Standby for different departure: You have a confirmed ticket but it's a cheap red-eye and you'd love to get on that earlier (and more expensive) flight. Try standby, but beware: the reason the earlier flight is more expensive is because it's more popular so it's likely full. Plus, today's standby is fee-based; exceptions are made for elite fliers and those who buy pricy "unrestricted" airfare, but most standby fliers fork over a fee ranging from $50 (Southwest) to $75 (American, United).
AirTran U: This is one of the last of the old-school standby programs, but it's limited to travelers aged 18 to 22. And it's not quite a steal: prices vary from $60 to $120 per flight segment, depending on destination. Still, if you're young and have a yen for last-minute travel, this could work for you.

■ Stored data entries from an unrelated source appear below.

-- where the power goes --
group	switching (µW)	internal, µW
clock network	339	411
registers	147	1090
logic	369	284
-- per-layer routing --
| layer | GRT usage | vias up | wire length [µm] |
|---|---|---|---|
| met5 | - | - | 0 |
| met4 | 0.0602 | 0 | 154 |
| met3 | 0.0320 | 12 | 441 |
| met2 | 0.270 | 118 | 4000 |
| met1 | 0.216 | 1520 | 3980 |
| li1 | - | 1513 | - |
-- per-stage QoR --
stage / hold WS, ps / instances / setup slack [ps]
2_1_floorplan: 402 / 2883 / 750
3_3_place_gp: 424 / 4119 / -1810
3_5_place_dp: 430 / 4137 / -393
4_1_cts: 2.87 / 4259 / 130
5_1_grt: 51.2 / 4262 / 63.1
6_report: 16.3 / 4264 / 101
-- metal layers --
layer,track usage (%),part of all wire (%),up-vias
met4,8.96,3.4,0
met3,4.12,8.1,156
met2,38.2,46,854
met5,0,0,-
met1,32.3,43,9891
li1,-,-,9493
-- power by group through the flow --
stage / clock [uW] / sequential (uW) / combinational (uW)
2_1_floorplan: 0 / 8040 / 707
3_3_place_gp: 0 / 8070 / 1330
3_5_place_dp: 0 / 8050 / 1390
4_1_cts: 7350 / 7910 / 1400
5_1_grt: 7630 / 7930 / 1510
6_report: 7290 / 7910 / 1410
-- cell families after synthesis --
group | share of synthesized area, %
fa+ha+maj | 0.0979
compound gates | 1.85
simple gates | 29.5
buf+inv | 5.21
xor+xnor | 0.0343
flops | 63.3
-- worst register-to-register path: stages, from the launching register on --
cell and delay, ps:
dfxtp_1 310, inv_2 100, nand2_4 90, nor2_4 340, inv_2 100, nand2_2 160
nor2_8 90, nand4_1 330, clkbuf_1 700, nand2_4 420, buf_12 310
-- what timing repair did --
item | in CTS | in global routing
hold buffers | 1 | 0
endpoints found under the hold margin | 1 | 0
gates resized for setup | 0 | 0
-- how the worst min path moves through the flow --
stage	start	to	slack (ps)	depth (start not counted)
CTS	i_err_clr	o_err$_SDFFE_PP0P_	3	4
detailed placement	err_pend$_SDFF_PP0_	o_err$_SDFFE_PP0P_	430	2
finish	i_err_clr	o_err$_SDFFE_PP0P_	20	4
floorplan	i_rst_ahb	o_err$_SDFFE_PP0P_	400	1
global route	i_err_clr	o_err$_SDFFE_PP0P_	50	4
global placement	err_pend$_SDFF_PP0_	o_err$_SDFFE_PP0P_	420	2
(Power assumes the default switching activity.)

Use an employee pass: Does a friend or family member work for an airline? Maybe you could use their Buddy Pass or whatever name it goes by. These passes aren't free but can provide extremely cheap flights. But because pass-holders are at the bottom of the pecking order when it comes to being seated on a plane, it could cost you dearly. Let me tell you a story:
A 29-year-old teacher from central Virginia planned to fly from Richmond to Frankfurt, Germany, last week on a $600 pass from an airline employee friend. She never got there. Oh, she got to JFK alright, but there were no seats on outbound flights to Frankfurt. The gate agent then suggested she head to Detroit, because the Detroit-Frankfurt route was supposedly less crowded. She went and, no seats. The woman spent four days shuttling to airports and racking up $400 in bills for hotels, cabs and meals, with nothing to show for it. "I had to cut my losses," said the woman (who declined to be identified and didn't want to name her legacy carrier) adding, "I wouldn't recommend this to anyone."
2. Look for last-minute weekend specials:
Several airlines including American, Delta, United and US Airways all have regular last-minute weekend-only airfare sales - and US Airways frequently includes international deals that are good for travel for a month or so. Prices for these deals range from cheap to middling, but here's the problem: They're good for "select cities" only, but you just might find something special.
One more place to look: in an airline's Twitter feeds or Facebook pages; these are places where last-minute deep discounting is sometimes found. You won't know if you don't look.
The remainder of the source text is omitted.